Posted by Shaggy076 on (February 26, 2013, 4:41 GMT)Why all the negativity from Australian supporters. A tour of India was always going to be a hard proposition for us because of the contrast in conditions. Even the great side from 93-2007 had trouble with these conditions. If you look at a different scenario say when India was 8/400 (lead of around 20) and B Kumar flicked that catch to Cowan. Lets sa y that catch was taken and number 11 rolled like a number 11 should be and suddenly India only have a lead say under 40. Completely different game at this point. We were not too far away and all our players are still adjusting to the conditions. They would never have played a practice match or found a practise wicket like this. It was just two hours of Dhoni after they were 8 down that took this game away from us and there is plenty of improvement to come. I think it all goes well for an interesting series.

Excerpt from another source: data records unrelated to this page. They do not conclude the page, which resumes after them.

===== src/rtl/seq_divider_8by4.sv =====
// Sequential 8-bit by 4-bit unsigned restoring divider.
// One quotient bit per cycle, MSB first; a zero divisor short-cuts straight to DONE.
module seq_divider_8by4 (
  input  logic       clk,
  input  logic       rst,
  input  logic       start,
  input  logic [7:0] dividend,
  input  logic [3:0] divisor,
  output logic       busy,
  output logic       done,
  output logic [7:0] quotient,
  output logic [3:0] remainder,
  output logic       div_by_zero
);

  typedef enum logic [1:0] {IDLE, CALC, DONE} state_t;

  state_t      state, state_nxt;
  logic [7:0]  dvd_sh;
  logic [3:0]  dvs_r;
  logic [4:0]  prem;
  logic [7:0]  quo_sh;
  logic [2:0]  cnt;
  logic [4:0]  prem_nxt;
  logic        qbit;

  // One restoring step: returns {quotient bit, new partial remainder}.
  // The remainder entering a step is always < divisor <= 15, so the shifted
  // trial value stays below 31 and fits the 5-bit partial remainder.
  function automatic logic [5:0] restore_step(input logic [4:0] pr,
                                              input logic       din,
                                              input logic [3:0] d);
    logic [4:0] trial;
    trial = {pr[3:0], din};
    if (trial >= {1'b0, d})
      return {1'b1, trial - {1'b0, d}};
    else
      return {1'b0, trial};
  endfunction

  always_comb begin
    {qbit, prem_nxt} = restore_step(prem, dvd_sh[7], dvs_r);
  end

  always_ff @(posedge clk) begin
    if (rst) state <= IDLE;
    else     state <= state_nxt;
  end

  always_comb begin
    state_nxt = state;
    unique case (state)
      IDLE: if (start) state_nxt = (divisor == 4'd0) ? DONE : CALC;
      CALC: if (cnt == 3'd0) state_nxt = DONE;
      DONE: state_nxt = IDLE;
      default: state_nxt = IDLE;
    endcase
  end

  always_comb begin
    busy = (state != IDLE);
    done = (state == DONE);
  end

  always_ff @(posedge clk) begin
    if (rst) begin
      dvd_sh      <= 8'd0;
      dvs_r       <= 4'd0;
      prem        <= 5'd0;
      quo_sh      <= 8'd0;
      cnt         <= 3'd0;
      quotient    <= 8'd0;
      remainder   <= 4'd0;
      div_by_zero <= 1'b0;
    end else begin
      unique case (state)
        IDLE: begin
          if (start) begin
            dvd_sh <= dividend;
            dvs_r  <= divisor;
            prem   <= 5'd0;
            quo_sh <= 8'd0;
            cnt    <= 3'd7;
            if (divisor == 4'd0) begin
              quotient    <= 8'hFF;
              remainder   <= 4'd0;
              div_by_zero <= 1'b1;
            end
          end
        end
        CALC: begin
          prem   <= prem_nxt;
          dvd_sh <= {dvd_sh[6:0], 1'b0};
          quo_sh <= {quo_sh[6:0], qbit};
          cnt    <= cnt - 3'd1;
          if (cnt == 3'd0) begin
            quotient    <= {quo_sh[6:0], qbit};
            remainder   <= prem_nxt[3:0];
            div_by_zero <= 1'b0;
          end
        end
        default: ;
      endcase
    end
  end

endmodule


===== config.mk =====
export PLATFORM = sky130hd
export DESIGN_NAME = seq_divider_8by4
export DESIGN_NICKNAME = d
export VERILOG_FILES = /design/src/rtl/seq_divider_8by4.sv
export SDC_FILE = /design/constraint.sdc
export NUM_CORES = 1
export LEC_CHECK = 0
export BUFFER_PORTS_ARGS = -buffer_cell sky130_fd_sc_hd__buf_4
export CAP_MARGIN = 20
export CORE_ASPECT_RATIO = 1.4
export CORE_MARGIN = 3
export CORE_UTILIZATION = 57
export CTS_CLUSTER_SIZE = 8
export DETAILED_ROUTE_END_ITERATION = 8
export GPL_TIMING_DRIVEN = 1
export PLACE_DENSITY = 0.8
export SLEW_MARGIN = 20
export SYNTH_ARGS = -nofsm -noshare
export SYNTH_HDL_FRONTEND = slang
export SYNTH_SLANG_ARGS = --single-unit

===== constraint.sdc =====
create_clock -name clk -period 3.7 [get_ports clk]
set_clock_uncertainty 0.15 [all_clocks]
set_input_delay 0.185 -clock clk [delete_from_list [all_inputs] [get_ports clk]]
set_output_delay 0.185 -clock clk [all_outputs]
set_load 0.01 [all_outputs]

* Word-level counts from Yosys, hierarchy flattened
Index checks and enable logic that the tools add are counted.
** Storage, ports and cells
- Bits in registers :: 41
- Latch bits :: 0
- Memory bits (writable) :: 0
- Memory bits (read-only) :: 0
- Output and inout bits :: 15
- Memories kept :: 0
** Operators by class
- $add $sub $neg :: 2
- $mul :: 0
- Div/mod/pow operators :: 0
- $lt $le $gt $ge :: 1
- Equality and inequality tests :: 5
- Shift operators :: 0
- Mux-type cells :: 25
- Bitwise operators :: 0
- Reductions and logical operators :: 9
** Operators by type and width (count)
- 2-to-1 mux 8 bit :: 4
- one-hot mux 8 bit (2 select lines) :: 2
- 2-to-1 mux 4 bit :: 4
- one-hot mux 4 bit (2 select lines) :: 2
- one-hot mux 7 bit (2 select lines) :: 1
- 2-to-1 mux 7 bit :: 1
- 2-to-1 mux 2 bit :: 3
- 2-to-1 mux 6 bit :: 1
- inequality test 2 bit, second input constant :: 3
- one-hot mux 3 bit (2 select lines) :: 1
- AND reduction 2 bit :: 3
- greater-or-equal comparator 5 x 4 -> 1 bit :: 1
- subtractor 5 x 4 -> 5 bit :: 1
- logical NOT 4 bit :: 1
- one-hot mux 2 bit (2 select lines) :: 1
- AND reduction 4 bit :: 1
- nonzero test 2 bit :: 2
- logical NOT 3 bit :: 1
- 2-to-1 mux 1 bit :: 3
- 2-to-1 mux 3 bit :: 1
- subtractor 3 x 1 -> 3 bit, second input constant :: 1
- equality test 2 x 1 -> 1 bit, second input constant :: 1
- equality test 2 bit, second input constant :: 1
- logical NOT 2 bit :: 1
- one-hot mux 1 bit (2 select lines) :: 1

* Depth between registers and ports, before layout
- Depth after elaboration :: 4
- Depth in mapped cells :: 8
- Gate-level depth less buffers :: 7

* Least setup slack after synthesis
No wires, ideal clock.
- Path type :: reg-to-reg
- Start :: register dvd_sh[7]
- End :: register prem[2]
- Setup time :: 0.079 ns
- Arrival :: 1.792 ns
- Data required time :: 3.471 ns
- Setup slack :: 1.679 ns
- Stages on the path, launching flop included :: 8
- Path buffers :: 0
- Cell sequence :: dfxtp_1 -> inv_1 -> ha_1 -> nand2b_4 -> a2111oi_4 -> nor2_2 -> mux2_4 -> a211oi_2
** On the way
- Word-level cells in the longest chain between the ends :: 3
- Elaborated cells on any way between the ends :: 4
- Classes of those cells :: add/sub (1); order compare (1); mux (2)
** RTL lines
- from (decl) :: RTL line 19 : logic [7:0] dvd_sh;
- from (signal assigned) :: RTL line 79 : dvd_sh <= dividend;
- from (signal assigned) :: RTL line 93 : dvd_sh <= {dvd_sh[6:0], 1'b0};
- subtractor 5 x 4 -> 5 bit or greater-or-equal comparator 5 x 4 -> 1 bit (tied branches) :: RTL line 36, 35
- 2-to-1 mux 6 bit * :: RTL line 35 : if (trial >= {1'b0, d})
- one-hot mux 4 bit (2 select lines) * :: RTL line 76 : unique case (state)
- to (signal assigned) :: RTL line 92 : prem <= prem_nxt;
- to (decl) :: RTL line 21 : logic [4:0] prem;
Every way passes the cells marked *; elsewhere a longest branch is shown, timed or not.
A chain may end at the register's enable or synchronous reset.

* Worst setup path after layout
- Start :: input divisor[0]
- End :: register div_by_zero
** On the way
- Word-level cells in the longest chain between the ends :: 3
** RTL lines
- from (decl) :: RTL line 8 : input logic [3:0] divisor,
- logical NOT 4 bit :: RTL line 84 : if (divisor == 4'd0) begin
- inequality test 2 bit (no source line)
- AND reduction 4 bit (no source line)
- to (signal assigned) :: RTL line 74 : div_by_zero <= 1'b0;
- to (signal assigned) :: RTL line 87 : div_by_zero <= 1'b1;
- to (signal assigned) :: RTL line 99 : div_by_zero <= 1'b0;
- to (decl) :: RTL line 13 : output logic div_by_zero
Every way passes these cells.

==> run metrics <==
layout cell share with drive strength beyond 1=19.0%; LEAKAGE=0.903 nW; post-route ant nets=0; Site Rows=23; Power Density=646 mW/mm2; Synth async-reset ratio=0%; Final period util=63.6%; reg2reg end=div_by_zero; Skew-Pair Late Insertion Delay=290 ps; Worst R2R Setup Slack=1520 ps; Longest Clk Path Bufs=2; H-tree depth=2; final setup violation count=0; Compound-Gate Fraction of Synth Area=19.3%; Worst Setup EP=div_by_zero; Initial Utilization=62.0%; post-synthesis mux area share=1.89%; Max IR drop VDD=roughly 0.00047 V; CP endpoint kind=register; CP Max Fanout=24; Max-slew headroom=37.6%; Avg Vias per Cell=5.47; unrepaired setup endpoints after global routing=no; die area=roughly 0.0040 mm2; syn_area_per_cell=8.25 um2; Post-Route WL=3800 um; worst hold margin=6.98 ps; reg2reg path depth=6; Worst setup SP type=primary input; Fill cells=249; Hold Crit Class=primary input to register; post-CTS setup buffers=0; max cap viols=0; drt pass-1 iters=4; total track usage=a little over a fifth; setup TNS=0 ps; crit path from=divisor[0]; CTS Sinks=41; Required @ worst endpoint=3760 ps; final hold vios=0; Post-Synth Simple-Gate Area=23.0%; gr ovfl total=0; Top Ports=30; Seq/Total Area, Yosys=44.2%; CTS Buf Count=5; vias=1581; nets=between 200 and 300; first-pass GRT wire length=6330 um; Root Driver=clkbuf_8; core box area=0.00299 mm2; vias in the first global route=1390; Synth Area in XOR/XNOR=less than 1%; Die H=73.5 um; die width=approximately 54 um; Clk pin slew, worst setup/hold paths=80 ps; Buffers on Ports=29; RR Startpoint=state[0]; largest net degree at the start of global routing=42; Final min period=2350 ps; initial antenna violation count=0; drt initial violations=47; Syn Inst Count=225; yosys synthesis warning count=0; Mapped Area=roughly 0.0019 mm2; Worst-Margin Slew=935 ps; CTS tree=built; status=finished, final reports clean; Layout area overhead=19.5%; synth unique cells=36; post-synthesis adder-cell area fraction=under 10%; crit path kind=primary input to register; drt wl/cell=13.2 um; HPWL after DPL=2570 um; CP arrival=2420 ps; Diodes inserted=0; Most used DFF post-synth=dfxtp_1; Synth Register Bits=41; DR DRC count=0; GPL Wtd Cong=~0.89; post-synth net total=247; number of instances resized during post-cts repair=0; Max Freq=around 420 MHz; Final Max Tran Viols=0; EDFF count, synth=0; largest family of logic cells by synthesized area=simple AND/OR/NAND/NOR gates
## critical path, stage by stage
cell and delay, ps:
dlygate4sd3_1 540, buf_4 140, nor4_1 380, nor2_1 130, a21oi_2 700, nor2_1 100
a211oi_1 240
## synthesized netlist by cell type, types with 3 or more instances
library cell	number	area share (%)
a311oi_1	7	3.3
a21oi_1	17	4.6
ha_1	6	4.0
nand2_1	35	7.1
clkbuf_1	12	2.4
dfxtp_1	41	44
nor2b_1	3	1.0
a221oi_1	3	1.4
nor2_1	41	8.3
inv_1	9	1.8
nand3_1	8	2.2
a211oi_1	14	5.7
## sequential cells by signal, indices dropped and copies added, names as in the netlist
name	cells
dvd_sh	8
quotient	8
quo_sh	7
dvs_r	4
prem	4
remainder	4
cnt	3
state	2
div_by_zero	1
## metal layers
metal	track usage, %	up-vias	part of all wire [%]
met4	9.42	0	2.4
met5	0	-	0
met1	28.0	720	44
met3	6.09	10	4.0
li1	-	820	-
met2	33.4	31	49
## power by group
group	internal (mW)	switching [mW]	leakage, nW
sequential	0.519	0.0453	0.336
combinational	0.220	0.299	0.513
clock	0.196	0.153	0.0540
## area by class of cell
class,instances,area (um2),share of cell area [%]
Tap cell,37,46.3,2.09
Multi-Input combinational cell,159,933,42.1
Inverter,9,33.8,1.52
Timing Repair Buffer,36,280,12.6
Sequential cell,41,821,37.0
Clock inverter,2,35.0,1.58
Clock buffer,5,68.8,3.10
## per-stage QoR
step	power (mW)	setup slack, ps	utilization, %	instances	area, um2
after CTS	1.44	1330	74.1	289	2220
after global placement	1.08	1560	69.3	278	2070
after global routing	1.53	1160	74.1	289	2220
after detailed placement	1.09	1500	69.3	278	2070
after floorplan	0.957	1680	-	225	1860
final	1.43	1350	74.1	289	2220
## cells by family (layout without fill, tap and decap cells)
| group | Yosys count | after routing |
|---|---|---|
| XOR/XNOR | 2 | 2 |
| multiplexers | 3 | 3 |
| adder cells (fa/ha/maj) | 7 | 7 |
| buffers and inverters | 25 | 52 |
| AND/OR/NAND/NOR | 99 | 99 |
| flip-flops | 41 | 41 |
| AO/OA/AOI/OAI | 48 | 48 |
## layout by cell type, fill, tap and decap left out, types with 2 or more instances in the layout
master,count
nor2_1,41
dfxtp_1,41
nand2_1,35
buf_4,32
a21oi_1,17
a211oi_1,14
inv_1,9
nand3_1,8
a311oi_1,7
ha_1,6
clkbuf_8,5
dlygate4sd3_1,4
nor2b_1,3
a221oi_1,3
nand2b_1,2
or2_1,2
a211oi_2,2
mux2i_1,2
## worst min path at each step
stage                      endpoint  slack, ps  cells past startpoint        start
final                     dvd_sh[4]          7                      3  dividend[4]
after global routing      dvd_sh[1]         10                      3  dividend[1]
after CTS                 dvd_sh[1]          2                      3  dividend[1]
after detailed placement  dvd_sh[0]        300                      3  dividend[0]
after global placement    dvd_sh[0]        300                      3  dividend[0]
after floorplan            dvs_r[2]        170                      2   divisor[2]
## repair_timing
action                                 in CTS  in global routing
endpoints found under the hold margin       4                  0
hold buffers                                4                  0
setup endpoints to repair                   0                  0
No activity file was read; power rests on OpenSTA's default activity.
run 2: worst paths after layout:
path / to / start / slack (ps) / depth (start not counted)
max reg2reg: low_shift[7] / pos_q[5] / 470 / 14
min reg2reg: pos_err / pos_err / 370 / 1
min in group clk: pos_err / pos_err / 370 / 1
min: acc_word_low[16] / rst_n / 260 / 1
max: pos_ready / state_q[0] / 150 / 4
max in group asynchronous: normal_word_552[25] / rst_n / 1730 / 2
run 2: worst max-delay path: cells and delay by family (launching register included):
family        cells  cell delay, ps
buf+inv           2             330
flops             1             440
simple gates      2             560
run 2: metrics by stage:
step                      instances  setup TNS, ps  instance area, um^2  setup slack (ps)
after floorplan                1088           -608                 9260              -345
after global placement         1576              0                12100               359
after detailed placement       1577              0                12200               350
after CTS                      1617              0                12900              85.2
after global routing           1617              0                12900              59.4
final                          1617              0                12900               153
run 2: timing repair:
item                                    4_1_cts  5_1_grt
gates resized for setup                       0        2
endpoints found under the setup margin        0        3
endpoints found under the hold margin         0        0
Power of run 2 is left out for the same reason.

Posted by Nicked_to_first_slip on (February 26, 2013, 4:25 GMT)The pitch isn't up to minimum test standard. It is joke to suggest otherwise - batsmen shouldn't be hit in the head by a well pitched up ball by a spinner?!
I'm not saying it was a necessarily a deliberate fix because India have superior spinners, but just that it doesn't meet any reasonable standard. Although I do think that if the same had happened in Australia, then Indians would be crying 'cheat' as they do that a LOT.
Quibbles about Aussie pitches are wrong - they vary between places and are generally consistent over time. No-one toned down the WACA when SA came to visit with their fast bowlers.
Bowlers aside, the big difference was the freak innings of Dhoni (freak in a good way). These things happen once in a career and was a big factor.
Oh, and the bizarre mothballing of Pattinson when he had bowled 2 in 3 overs in India's first innings...
Posted byIf the last pair survive the first hour, then we are in for a spectacle. You can never say that it is over until it is over. The longer the pair bat the more spiteful will be the Indians and chances for more and more errors. Let us wait and see.